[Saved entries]
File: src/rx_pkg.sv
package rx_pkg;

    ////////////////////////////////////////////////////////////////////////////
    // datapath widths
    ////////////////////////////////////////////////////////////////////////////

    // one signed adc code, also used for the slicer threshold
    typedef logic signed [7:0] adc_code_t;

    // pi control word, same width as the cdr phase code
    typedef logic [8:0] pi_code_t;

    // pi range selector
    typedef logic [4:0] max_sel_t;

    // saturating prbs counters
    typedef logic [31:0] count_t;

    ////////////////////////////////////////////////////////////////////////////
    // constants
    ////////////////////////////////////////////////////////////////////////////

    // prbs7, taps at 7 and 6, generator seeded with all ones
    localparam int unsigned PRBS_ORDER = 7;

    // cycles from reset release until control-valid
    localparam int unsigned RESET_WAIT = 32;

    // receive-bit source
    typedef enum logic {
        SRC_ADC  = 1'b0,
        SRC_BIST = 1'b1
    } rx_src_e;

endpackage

---

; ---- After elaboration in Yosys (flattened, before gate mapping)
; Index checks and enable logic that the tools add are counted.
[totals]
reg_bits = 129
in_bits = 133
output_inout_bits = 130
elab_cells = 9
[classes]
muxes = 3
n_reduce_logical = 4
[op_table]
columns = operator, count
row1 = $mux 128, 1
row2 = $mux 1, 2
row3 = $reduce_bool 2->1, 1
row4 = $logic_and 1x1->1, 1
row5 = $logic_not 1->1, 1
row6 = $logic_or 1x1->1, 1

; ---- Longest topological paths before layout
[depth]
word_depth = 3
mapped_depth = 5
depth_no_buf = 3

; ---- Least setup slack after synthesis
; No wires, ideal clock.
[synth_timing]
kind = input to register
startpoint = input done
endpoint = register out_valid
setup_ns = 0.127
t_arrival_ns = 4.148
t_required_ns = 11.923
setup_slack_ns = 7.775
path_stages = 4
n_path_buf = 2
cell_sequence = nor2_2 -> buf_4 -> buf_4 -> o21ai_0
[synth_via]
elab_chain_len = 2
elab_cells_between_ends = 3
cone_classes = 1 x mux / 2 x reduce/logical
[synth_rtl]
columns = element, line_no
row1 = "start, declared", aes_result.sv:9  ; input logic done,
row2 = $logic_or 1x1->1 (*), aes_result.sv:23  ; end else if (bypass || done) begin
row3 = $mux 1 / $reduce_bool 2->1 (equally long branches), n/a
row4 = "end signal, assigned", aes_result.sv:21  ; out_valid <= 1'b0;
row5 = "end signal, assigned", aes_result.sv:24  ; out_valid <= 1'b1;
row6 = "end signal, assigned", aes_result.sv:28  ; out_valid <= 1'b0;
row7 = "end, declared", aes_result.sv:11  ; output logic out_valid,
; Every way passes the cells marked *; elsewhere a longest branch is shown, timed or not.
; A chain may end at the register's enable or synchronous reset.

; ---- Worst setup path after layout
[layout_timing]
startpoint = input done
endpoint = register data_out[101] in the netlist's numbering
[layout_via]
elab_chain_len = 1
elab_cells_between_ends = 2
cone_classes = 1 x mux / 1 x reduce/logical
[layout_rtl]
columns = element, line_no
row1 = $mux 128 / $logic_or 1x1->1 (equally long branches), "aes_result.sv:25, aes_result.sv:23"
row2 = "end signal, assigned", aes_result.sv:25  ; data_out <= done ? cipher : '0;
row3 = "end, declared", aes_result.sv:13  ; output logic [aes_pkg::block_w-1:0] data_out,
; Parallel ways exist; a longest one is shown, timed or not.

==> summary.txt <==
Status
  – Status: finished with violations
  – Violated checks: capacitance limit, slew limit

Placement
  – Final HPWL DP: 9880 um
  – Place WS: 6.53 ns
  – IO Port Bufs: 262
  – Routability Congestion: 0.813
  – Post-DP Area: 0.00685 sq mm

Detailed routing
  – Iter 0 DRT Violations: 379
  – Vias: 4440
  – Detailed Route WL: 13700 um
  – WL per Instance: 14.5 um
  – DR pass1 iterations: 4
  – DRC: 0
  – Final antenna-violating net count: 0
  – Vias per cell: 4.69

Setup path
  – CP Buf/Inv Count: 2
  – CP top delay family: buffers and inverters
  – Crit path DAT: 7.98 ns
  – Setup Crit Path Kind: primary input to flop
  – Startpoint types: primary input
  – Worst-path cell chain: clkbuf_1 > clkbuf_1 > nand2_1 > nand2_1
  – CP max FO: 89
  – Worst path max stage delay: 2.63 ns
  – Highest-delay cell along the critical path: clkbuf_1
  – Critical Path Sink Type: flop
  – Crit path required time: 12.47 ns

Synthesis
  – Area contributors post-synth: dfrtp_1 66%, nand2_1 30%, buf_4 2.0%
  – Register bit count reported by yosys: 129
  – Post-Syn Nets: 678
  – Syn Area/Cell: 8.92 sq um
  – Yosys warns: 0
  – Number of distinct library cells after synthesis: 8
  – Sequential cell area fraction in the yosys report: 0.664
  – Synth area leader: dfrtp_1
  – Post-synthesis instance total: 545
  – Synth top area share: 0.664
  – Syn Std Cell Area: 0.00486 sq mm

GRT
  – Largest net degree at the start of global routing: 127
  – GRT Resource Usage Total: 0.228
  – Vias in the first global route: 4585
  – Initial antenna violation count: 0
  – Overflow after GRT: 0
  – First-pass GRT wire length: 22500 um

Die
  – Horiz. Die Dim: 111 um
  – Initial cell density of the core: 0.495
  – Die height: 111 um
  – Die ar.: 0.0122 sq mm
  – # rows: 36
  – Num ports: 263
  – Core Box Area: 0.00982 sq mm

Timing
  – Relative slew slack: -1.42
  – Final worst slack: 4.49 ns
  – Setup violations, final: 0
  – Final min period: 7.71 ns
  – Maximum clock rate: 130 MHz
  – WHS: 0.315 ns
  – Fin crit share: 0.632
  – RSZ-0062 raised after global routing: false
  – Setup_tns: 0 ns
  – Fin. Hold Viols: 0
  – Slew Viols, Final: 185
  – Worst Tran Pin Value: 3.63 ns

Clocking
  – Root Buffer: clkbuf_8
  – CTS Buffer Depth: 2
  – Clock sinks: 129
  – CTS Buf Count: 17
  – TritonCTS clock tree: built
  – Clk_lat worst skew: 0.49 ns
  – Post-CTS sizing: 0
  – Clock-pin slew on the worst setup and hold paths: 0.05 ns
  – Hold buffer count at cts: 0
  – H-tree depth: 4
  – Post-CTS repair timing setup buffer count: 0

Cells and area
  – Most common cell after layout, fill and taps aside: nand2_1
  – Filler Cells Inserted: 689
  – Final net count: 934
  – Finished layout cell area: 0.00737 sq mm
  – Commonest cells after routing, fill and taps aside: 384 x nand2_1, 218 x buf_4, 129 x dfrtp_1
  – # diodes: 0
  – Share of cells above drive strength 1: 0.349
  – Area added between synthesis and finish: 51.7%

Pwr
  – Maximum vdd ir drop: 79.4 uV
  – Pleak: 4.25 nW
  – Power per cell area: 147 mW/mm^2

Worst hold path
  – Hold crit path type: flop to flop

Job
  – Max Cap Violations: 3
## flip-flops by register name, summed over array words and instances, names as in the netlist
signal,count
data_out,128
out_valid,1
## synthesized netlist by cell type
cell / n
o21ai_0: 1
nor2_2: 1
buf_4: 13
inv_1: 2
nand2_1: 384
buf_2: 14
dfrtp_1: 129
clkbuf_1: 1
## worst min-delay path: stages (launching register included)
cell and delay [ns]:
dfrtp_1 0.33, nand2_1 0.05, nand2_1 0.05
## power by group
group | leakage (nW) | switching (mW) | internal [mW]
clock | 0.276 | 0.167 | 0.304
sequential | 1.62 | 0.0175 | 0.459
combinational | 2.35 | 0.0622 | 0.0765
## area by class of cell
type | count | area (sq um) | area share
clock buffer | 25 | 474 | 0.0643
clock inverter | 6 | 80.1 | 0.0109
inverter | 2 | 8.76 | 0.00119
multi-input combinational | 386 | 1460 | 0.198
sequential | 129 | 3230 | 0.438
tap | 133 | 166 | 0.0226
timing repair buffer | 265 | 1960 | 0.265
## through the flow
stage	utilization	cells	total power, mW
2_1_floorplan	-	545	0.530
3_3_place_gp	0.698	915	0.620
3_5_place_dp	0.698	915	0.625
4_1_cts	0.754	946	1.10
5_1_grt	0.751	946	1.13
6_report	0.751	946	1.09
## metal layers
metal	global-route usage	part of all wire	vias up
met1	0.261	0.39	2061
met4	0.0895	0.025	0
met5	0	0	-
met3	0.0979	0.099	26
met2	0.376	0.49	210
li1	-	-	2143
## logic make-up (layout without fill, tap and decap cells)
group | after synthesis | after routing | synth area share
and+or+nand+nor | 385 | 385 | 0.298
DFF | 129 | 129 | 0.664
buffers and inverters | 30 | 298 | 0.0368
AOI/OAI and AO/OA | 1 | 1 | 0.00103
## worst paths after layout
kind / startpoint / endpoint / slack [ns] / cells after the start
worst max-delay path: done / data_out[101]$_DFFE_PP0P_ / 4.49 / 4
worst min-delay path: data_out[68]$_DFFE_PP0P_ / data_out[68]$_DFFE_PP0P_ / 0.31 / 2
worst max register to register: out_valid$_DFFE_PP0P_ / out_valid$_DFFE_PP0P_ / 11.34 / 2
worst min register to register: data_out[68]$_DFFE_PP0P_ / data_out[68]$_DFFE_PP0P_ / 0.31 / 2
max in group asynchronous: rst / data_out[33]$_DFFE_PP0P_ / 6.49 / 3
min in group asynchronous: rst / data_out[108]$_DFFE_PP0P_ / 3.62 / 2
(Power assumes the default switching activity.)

---

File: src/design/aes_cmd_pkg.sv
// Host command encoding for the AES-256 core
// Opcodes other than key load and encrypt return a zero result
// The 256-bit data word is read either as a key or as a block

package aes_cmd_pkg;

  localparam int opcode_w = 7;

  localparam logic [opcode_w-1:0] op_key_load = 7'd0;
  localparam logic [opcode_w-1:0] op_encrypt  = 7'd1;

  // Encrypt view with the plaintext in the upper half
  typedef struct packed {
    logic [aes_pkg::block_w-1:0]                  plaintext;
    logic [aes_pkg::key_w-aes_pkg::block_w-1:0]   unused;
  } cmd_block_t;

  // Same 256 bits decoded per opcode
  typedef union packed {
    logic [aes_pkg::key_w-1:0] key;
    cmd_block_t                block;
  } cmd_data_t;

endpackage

## TASK STATEMENT:
An exact, complete copy of the lines above from the one with "the core: 0.495" through the one with "timing repair buffer | 265 | 1960 | 0.265" is the whole answer.

## RESPONSE:
  – Initial cell density of the core: 0.495
  – Die height: 111 um
  – Die ar.: 0.0122 sq mm
  – # rows: 36
  – Num ports: 263
  – Core Box Area: 0.00982 sq mm

Timing
  – Relative slew slack: -1.42
  – Final worst slack: 4.49 ns
  – Setup violations, final: 0
  – Final min period: 7.71 ns
  – Maximum clock rate: 130 MHz
  – WHS: 0.315 ns
  – Fin crit share: 0.632
  – RSZ-0062 raised after global routing: false
  – Setup_tns: 0 ns
  – Fin. Hold Viols: 0
  – Slew Viols, Final: 185
  – Worst Tran Pin Value: 3.63 ns

Clocking
  – Root Buffer: clkbuf_8
  – CTS Buffer Depth: 2
  – Clock sinks: 129
  – CTS Buf Count: 17
  – TritonCTS clock tree: built
  – Clk_lat worst skew: 0.49 ns
  – Post-CTS sizing: 0
  – Clock-pin slew on the worst setup and hold paths: 0.05 ns
  – Hold buffer count at cts: 0
  – H-tree depth: 4
  – Post-CTS repair timing setup buffer count: 0

Cells and area
  – Most common cell after layout, fill and taps aside: nand2_1
  – Filler Cells Inserted: 689
  – Final net count: 934
  – Finished layout cell area: 0.00737 sq mm
  – Commonest cells after routing, fill and taps aside: 384 x nand2_1, 218 x buf_4, 129 x dfrtp_1
  – # diodes: 0
  – Share of cells above drive strength 1: 0.349
  – Area added between synthesis and finish: 51.7%

Pwr
  – Maximum vdd ir drop: 79.4 uV
  – Pleak: 4.25 nW
  – Power per cell area: 147 mW/mm^2

Worst hold path
  – Hold crit path type: flop to flop

Job
  – Max Cap Violations: 3
## flip-flops by register name, summed over array words and instances, names as in the netlist
signal,count
data_out,128
out_valid,1
## synthesized netlist by cell type
cell / n
o21ai_0: 1
nor2_2: 1
buf_4: 13
inv_1: 2
nand2_1: 384
buf_2: 14
dfrtp_1: 129
clkbuf_1: 1
## worst min-delay path: stages (launching register included)
cell and delay [ns]:
dfrtp_1 0.33, nand2_1 0.05, nand2_1 0.05
## power by group
group | leakage (nW) | switching (mW) | internal [mW]
clock | 0.276 | 0.167 | 0.304
sequential | 1.62 | 0.0175 | 0.459
combinational | 2.35 | 0.0622 | 0.0765
## area by class of cell
type | count | area (sq um) | area share
clock buffer | 25 | 474 | 0.0643
clock inverter | 6 | 80.1 | 0.0109
inverter | 2 | 8.76 | 0.00119
multi-input combinational | 386 | 1460 | 0.198
sequential | 129 | 3230 | 0.438
tap | 133 | 166 | 0.0226
timing repair buffer | 265 | 1960 | 0.265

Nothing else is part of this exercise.